This article argues that doing anthropology means comparing anthropologies. Comparison is not just our primary analytic tool, it is also our raw material and our ultimate grounding, since what we compare are always and necessarily, in one form or other, comparisons. If, as Marilyn Strathern suggests, culture consists in the way people draw analogies between different domains of their worlds, then every culture is a multidimensional process of comparison. Likewise, if anthropology studies culture through culture, then, following Roy Wagner, whatever operations characterize our investigations must also be general properties of culture. Intracultural relations, or internal comparisons, and intercultural relations, or external comparisons, are in strict ontological continuity. But direct comparability does not necessarily signify immediate translatability, just as ontological continuity does not imply epistemological transparency. How can we restore the analogies traced by, say, indigenous Amazonian peoples within the terms of our own analogies? What happens to our comparisons when we compare them with indigenous comparisons? The perspective advocated here is that of perspectivism and controlled equivocation.
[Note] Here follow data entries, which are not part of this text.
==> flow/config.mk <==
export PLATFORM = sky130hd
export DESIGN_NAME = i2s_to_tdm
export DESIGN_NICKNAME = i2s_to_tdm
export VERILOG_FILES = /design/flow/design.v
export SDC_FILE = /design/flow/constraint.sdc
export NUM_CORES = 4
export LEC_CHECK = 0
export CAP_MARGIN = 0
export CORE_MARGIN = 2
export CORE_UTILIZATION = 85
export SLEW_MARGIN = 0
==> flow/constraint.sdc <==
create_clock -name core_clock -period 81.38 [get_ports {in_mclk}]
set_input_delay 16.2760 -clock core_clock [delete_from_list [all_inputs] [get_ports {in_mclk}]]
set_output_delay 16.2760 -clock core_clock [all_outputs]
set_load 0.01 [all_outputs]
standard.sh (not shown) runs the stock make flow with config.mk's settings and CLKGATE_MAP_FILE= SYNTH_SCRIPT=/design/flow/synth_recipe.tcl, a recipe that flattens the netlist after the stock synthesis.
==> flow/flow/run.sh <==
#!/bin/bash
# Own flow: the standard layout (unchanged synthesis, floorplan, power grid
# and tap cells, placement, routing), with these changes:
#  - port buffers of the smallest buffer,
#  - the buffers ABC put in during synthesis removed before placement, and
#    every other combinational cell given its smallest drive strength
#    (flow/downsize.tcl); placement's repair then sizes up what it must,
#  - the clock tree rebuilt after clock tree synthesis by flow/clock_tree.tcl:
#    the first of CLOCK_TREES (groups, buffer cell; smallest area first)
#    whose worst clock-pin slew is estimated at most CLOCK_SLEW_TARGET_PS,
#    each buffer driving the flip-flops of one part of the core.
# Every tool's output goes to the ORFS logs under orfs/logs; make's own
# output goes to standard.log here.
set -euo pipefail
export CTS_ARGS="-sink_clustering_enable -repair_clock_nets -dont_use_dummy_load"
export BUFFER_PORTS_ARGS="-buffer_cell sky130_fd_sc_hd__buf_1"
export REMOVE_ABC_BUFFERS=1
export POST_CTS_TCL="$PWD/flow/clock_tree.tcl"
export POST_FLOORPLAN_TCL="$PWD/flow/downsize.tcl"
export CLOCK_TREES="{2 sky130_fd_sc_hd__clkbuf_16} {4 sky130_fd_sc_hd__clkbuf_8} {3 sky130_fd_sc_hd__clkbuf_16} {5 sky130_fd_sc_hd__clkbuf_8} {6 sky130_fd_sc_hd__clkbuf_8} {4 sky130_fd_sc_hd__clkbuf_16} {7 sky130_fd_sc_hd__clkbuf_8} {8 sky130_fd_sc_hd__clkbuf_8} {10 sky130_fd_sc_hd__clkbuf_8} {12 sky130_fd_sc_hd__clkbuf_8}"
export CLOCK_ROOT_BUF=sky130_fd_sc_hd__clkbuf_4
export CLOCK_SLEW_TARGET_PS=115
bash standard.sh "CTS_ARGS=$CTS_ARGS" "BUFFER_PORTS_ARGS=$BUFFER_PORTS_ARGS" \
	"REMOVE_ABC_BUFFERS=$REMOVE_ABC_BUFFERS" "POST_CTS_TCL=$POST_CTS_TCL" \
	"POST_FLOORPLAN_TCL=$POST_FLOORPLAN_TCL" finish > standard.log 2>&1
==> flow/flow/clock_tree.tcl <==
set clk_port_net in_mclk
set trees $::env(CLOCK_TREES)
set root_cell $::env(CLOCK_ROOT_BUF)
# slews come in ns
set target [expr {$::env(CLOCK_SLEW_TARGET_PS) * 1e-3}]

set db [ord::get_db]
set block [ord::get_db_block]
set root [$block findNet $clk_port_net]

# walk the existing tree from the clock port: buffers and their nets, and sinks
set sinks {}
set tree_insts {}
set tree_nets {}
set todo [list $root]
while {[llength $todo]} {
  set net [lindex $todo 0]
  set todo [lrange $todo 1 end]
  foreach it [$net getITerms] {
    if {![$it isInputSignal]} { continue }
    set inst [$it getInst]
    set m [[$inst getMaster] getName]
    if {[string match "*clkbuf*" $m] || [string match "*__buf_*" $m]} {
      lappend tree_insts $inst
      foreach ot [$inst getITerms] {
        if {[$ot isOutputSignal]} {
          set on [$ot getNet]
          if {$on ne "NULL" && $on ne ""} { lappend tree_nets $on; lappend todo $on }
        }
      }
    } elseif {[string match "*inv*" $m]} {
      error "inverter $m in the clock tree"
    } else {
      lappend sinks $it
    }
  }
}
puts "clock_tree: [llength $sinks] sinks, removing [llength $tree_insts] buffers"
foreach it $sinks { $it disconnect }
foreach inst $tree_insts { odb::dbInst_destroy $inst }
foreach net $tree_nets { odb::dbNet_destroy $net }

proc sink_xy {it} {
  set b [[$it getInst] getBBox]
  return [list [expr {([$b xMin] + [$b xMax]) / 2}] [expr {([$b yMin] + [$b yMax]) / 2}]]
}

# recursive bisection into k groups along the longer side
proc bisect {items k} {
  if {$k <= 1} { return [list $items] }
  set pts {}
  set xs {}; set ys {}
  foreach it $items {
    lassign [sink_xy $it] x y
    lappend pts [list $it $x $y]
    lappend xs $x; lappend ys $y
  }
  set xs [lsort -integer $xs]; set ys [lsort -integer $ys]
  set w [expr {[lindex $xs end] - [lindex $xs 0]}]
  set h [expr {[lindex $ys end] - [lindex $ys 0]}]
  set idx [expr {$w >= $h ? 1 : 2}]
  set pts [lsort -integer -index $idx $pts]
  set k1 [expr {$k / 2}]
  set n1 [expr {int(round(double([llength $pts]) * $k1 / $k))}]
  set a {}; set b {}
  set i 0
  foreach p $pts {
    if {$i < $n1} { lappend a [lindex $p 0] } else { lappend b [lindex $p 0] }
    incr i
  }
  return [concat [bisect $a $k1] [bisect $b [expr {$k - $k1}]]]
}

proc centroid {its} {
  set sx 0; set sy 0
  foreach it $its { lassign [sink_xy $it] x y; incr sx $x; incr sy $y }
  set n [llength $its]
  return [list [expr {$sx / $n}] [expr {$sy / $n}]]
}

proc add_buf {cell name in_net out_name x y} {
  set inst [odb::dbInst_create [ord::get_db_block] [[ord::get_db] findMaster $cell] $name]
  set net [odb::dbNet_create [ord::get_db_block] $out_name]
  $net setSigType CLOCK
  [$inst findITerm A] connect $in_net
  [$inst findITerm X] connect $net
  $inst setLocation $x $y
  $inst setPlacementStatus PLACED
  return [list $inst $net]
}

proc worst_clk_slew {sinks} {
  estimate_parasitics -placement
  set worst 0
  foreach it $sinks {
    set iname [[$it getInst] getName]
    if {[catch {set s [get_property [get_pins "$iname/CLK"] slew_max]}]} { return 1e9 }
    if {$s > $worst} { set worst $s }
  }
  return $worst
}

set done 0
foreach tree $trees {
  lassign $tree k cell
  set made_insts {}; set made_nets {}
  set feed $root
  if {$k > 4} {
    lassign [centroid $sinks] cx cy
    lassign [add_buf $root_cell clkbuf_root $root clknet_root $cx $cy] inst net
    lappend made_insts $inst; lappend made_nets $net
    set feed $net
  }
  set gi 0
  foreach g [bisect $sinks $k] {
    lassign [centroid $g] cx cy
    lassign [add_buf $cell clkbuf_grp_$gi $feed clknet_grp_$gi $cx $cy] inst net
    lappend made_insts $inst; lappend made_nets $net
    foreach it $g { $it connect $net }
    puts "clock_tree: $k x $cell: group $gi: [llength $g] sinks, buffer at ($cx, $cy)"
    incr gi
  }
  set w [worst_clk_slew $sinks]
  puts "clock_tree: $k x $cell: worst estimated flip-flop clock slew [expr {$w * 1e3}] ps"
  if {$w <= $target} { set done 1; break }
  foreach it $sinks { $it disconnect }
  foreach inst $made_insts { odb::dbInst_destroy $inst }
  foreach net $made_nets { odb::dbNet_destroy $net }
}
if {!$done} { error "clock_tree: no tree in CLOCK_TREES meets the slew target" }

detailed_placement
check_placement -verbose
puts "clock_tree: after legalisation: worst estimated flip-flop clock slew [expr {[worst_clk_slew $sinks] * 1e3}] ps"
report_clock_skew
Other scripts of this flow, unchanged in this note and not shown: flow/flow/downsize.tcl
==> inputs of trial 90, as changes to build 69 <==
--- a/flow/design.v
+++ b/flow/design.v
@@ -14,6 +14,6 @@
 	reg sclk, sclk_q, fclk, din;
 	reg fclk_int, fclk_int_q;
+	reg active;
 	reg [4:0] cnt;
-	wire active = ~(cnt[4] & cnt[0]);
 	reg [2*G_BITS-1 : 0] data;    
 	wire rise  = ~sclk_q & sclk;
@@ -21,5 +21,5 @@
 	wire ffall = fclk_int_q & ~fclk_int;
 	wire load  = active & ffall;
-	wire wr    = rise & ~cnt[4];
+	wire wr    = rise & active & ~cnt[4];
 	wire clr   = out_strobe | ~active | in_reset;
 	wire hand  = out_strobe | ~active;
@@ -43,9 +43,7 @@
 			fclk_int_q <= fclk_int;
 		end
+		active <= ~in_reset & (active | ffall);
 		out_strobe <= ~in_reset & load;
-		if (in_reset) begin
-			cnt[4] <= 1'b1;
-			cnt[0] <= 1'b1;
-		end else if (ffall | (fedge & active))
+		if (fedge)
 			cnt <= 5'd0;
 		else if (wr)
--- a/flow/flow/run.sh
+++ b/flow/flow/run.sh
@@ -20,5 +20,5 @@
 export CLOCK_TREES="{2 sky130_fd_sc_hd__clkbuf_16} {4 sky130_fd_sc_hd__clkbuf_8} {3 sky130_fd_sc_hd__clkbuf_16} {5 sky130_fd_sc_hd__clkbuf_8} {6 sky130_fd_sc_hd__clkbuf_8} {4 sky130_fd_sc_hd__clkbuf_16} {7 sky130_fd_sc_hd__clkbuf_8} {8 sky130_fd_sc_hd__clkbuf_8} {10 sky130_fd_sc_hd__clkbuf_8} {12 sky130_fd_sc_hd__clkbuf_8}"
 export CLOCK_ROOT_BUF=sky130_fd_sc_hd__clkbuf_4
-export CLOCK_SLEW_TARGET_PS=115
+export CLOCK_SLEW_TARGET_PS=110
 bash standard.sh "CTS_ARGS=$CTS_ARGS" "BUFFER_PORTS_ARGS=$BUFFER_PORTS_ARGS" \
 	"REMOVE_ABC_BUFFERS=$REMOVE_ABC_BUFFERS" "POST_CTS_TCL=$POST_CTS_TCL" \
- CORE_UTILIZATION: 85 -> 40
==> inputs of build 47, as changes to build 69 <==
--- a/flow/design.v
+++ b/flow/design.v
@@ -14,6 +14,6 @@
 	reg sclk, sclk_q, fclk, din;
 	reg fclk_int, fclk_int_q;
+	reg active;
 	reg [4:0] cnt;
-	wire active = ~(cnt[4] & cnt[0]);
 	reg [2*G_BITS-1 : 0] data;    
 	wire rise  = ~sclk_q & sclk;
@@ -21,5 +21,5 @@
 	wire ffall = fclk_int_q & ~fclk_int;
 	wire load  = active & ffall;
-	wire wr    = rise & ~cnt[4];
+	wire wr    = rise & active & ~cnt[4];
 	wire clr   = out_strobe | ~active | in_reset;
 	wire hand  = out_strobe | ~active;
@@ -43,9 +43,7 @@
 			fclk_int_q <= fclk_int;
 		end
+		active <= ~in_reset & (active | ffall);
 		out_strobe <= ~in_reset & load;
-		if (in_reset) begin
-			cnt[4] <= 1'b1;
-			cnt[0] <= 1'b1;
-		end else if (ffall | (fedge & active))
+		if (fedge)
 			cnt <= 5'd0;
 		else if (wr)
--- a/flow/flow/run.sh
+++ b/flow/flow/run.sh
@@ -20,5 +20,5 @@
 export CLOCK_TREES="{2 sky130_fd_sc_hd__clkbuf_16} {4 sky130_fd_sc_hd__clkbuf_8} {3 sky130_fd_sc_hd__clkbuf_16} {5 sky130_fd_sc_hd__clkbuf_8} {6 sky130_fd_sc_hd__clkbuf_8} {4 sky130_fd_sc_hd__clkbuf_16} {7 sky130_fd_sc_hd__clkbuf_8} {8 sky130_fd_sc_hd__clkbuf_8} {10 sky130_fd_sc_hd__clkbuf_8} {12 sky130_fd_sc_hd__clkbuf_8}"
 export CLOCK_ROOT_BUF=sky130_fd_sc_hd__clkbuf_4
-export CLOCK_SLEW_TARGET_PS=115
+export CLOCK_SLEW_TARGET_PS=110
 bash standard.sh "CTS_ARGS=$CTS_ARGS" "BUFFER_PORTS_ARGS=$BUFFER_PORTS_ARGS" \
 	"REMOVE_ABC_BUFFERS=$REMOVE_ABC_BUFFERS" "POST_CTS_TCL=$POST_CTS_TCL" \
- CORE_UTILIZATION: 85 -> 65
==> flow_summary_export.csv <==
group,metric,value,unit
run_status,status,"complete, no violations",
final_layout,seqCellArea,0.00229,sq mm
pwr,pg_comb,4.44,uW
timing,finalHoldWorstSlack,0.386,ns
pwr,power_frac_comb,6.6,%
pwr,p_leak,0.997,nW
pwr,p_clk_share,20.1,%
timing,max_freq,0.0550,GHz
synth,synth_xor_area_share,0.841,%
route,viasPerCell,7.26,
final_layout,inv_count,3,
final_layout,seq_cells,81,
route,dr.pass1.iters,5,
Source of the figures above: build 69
Este artigo sustenta que fazer antropologia é comparar antropologias. A comparação não é apenas nosso instrumento de análise primário; ela é também nossa matéria-prima e nosso contexto último. Pois o que comparamos são sempre, de uma forma ou de outra, comparações. Se, como sugere Marilyn Strathern, a cultura consiste no modo pelo qual as pessoas estabelecem analogias entre diferentes domínios de seus mundos, então cada cultura é um processo multidimensional de comparação. Da mesma forma, se a antropologia estuda a cultura através da cultura, então, como observa Roy Wagner, as operações que caracterizam nossa investigação —sejam elas quais forem—devem ser também propriedades gerais da cultura. As relações intraculturais, ou comparações internas, e as relações interculturais, ou comparações externas, estão em estrita continuidade ontológica. Mas a comparabilidade direta não significa necessariamente tradutibilidade imediata, assim como a continuidade ontológica não significa transparência epistemológica. Como podemos restituir as analogias estabelecidas por, digamos, os povos indígenas amazônicos nos termos de nossas próprias analogias? O que acontece com nossas comparações quando as comparamos com as comparações indígenas? A perspectiva que aqui se advoga é a do perspectivismo e a da equivocação controlada.